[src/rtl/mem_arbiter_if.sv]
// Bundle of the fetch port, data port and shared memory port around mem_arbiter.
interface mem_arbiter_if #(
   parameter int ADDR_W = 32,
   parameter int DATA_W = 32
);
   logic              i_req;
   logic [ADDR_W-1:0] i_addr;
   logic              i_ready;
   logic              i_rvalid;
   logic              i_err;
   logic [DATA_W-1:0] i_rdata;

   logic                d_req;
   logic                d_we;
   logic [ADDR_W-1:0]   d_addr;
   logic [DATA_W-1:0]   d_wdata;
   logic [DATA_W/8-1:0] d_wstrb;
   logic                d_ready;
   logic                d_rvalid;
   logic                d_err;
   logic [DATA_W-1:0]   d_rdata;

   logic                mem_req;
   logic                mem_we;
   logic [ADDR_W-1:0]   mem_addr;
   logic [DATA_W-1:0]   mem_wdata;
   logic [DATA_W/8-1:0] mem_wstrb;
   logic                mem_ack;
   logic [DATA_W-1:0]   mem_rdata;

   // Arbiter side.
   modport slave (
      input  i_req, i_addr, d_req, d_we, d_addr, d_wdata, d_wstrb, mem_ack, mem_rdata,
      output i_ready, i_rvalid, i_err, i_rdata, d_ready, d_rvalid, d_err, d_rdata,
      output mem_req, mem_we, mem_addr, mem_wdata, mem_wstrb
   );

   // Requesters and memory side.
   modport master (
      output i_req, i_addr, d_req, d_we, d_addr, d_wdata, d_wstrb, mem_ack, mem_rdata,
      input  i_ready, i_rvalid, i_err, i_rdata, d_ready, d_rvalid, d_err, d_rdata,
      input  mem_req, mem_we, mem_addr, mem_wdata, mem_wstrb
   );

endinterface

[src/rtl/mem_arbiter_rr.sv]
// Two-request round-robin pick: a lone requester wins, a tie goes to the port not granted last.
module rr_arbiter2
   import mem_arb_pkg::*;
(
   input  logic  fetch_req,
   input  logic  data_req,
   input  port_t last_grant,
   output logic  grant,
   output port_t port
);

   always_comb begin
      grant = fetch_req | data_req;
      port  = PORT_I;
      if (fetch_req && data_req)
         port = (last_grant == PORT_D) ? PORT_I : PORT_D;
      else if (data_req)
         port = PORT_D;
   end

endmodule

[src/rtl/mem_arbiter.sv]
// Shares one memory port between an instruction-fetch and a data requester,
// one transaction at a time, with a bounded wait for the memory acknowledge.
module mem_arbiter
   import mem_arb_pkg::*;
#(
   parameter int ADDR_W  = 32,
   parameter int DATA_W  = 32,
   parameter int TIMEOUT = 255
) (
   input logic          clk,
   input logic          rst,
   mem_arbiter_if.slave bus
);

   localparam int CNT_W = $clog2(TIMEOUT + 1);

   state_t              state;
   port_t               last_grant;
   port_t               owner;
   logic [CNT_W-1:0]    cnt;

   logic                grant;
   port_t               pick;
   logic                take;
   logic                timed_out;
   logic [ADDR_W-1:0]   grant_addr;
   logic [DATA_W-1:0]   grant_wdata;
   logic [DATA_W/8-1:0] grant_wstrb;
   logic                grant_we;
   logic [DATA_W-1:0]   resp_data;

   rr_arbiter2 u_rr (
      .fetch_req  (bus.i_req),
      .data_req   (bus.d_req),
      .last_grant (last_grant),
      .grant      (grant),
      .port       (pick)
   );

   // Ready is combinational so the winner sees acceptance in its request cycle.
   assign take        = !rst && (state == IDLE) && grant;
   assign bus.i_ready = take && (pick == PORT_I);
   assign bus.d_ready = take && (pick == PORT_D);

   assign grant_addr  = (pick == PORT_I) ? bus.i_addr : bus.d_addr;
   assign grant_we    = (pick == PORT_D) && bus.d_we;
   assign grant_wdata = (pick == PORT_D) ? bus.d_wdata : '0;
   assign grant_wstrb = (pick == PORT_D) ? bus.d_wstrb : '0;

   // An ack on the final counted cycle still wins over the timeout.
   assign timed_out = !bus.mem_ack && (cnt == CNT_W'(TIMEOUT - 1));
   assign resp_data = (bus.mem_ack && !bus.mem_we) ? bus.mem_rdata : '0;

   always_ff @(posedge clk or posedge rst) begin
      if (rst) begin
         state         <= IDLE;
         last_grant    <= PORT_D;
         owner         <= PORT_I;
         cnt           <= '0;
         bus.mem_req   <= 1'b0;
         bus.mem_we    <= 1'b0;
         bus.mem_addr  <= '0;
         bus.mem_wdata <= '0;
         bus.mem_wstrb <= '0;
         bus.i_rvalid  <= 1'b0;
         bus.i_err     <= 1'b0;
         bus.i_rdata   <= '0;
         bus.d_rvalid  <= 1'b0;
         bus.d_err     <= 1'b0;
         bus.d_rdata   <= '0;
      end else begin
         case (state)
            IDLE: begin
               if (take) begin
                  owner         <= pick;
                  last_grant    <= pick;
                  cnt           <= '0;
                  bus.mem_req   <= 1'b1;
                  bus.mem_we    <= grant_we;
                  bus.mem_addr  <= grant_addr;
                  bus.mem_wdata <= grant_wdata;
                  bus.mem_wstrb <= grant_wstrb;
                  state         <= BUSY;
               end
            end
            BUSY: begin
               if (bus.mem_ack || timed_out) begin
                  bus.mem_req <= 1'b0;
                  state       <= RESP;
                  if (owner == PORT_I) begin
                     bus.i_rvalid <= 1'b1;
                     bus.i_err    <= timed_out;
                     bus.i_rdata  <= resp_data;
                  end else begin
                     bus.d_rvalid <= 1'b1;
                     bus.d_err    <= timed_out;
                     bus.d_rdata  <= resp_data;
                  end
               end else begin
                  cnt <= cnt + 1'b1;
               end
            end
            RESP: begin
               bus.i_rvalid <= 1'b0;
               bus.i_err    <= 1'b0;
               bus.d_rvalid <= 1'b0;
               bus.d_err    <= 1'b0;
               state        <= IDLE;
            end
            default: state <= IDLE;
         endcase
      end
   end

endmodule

============

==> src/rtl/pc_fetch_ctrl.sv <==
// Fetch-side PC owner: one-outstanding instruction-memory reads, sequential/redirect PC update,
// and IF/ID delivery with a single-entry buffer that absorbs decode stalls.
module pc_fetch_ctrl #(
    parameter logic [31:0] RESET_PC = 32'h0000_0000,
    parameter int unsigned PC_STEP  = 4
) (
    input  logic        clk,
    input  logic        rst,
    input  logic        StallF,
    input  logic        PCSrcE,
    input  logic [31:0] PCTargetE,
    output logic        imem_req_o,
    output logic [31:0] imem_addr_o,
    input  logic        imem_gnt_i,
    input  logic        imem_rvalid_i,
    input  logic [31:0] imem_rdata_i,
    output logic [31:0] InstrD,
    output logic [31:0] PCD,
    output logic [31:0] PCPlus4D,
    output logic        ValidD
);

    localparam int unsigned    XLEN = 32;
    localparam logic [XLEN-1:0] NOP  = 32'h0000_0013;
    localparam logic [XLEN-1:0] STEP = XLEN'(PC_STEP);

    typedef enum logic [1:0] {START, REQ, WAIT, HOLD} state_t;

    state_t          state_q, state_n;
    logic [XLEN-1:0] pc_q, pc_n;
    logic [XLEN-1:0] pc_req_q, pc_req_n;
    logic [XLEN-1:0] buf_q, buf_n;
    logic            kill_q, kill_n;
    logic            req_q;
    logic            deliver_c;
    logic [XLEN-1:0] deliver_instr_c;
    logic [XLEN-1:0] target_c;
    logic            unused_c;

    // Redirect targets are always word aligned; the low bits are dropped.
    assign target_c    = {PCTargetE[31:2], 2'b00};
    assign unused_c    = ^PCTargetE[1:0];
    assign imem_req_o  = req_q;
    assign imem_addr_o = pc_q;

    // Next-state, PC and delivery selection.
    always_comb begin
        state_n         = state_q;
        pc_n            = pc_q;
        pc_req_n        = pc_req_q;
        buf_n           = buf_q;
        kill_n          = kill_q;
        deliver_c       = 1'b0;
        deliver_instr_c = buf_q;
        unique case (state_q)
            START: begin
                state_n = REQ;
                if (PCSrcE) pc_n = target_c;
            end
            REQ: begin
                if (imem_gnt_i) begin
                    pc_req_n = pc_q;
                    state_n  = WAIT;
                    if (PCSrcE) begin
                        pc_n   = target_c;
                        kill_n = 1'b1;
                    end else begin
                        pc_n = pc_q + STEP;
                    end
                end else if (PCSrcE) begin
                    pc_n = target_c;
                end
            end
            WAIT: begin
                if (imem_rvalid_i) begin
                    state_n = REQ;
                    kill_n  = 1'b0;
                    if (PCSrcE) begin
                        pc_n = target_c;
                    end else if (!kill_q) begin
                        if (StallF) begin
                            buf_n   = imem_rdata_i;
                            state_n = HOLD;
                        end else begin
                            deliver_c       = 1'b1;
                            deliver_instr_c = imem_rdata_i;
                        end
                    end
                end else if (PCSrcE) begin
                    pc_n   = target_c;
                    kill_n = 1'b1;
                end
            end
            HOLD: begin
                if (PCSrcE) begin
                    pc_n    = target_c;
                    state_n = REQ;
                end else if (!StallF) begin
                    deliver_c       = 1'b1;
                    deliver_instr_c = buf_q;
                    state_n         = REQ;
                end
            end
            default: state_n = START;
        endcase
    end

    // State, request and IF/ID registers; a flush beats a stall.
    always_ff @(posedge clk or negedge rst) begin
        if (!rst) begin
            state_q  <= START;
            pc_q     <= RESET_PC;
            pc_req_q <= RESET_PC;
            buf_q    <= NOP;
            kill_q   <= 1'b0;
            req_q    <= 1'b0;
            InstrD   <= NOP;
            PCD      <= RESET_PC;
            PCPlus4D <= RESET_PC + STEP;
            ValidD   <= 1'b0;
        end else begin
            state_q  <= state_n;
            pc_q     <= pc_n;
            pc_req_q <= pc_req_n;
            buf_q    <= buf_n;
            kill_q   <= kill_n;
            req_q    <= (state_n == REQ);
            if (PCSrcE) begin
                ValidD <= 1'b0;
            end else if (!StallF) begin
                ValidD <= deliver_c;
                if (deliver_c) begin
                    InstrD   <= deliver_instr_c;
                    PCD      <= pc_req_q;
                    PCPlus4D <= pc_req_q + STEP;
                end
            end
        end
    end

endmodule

============

- TASK INSTRUCTIONS: Each line of the listing that contains the word "wins" must be copied.

- ANSWER SPACE:
// Two-request round-robin pick: a lone requester wins, a tie goes to the port not granted last.
   // An ack on the final counted cycle still wins over the timeout.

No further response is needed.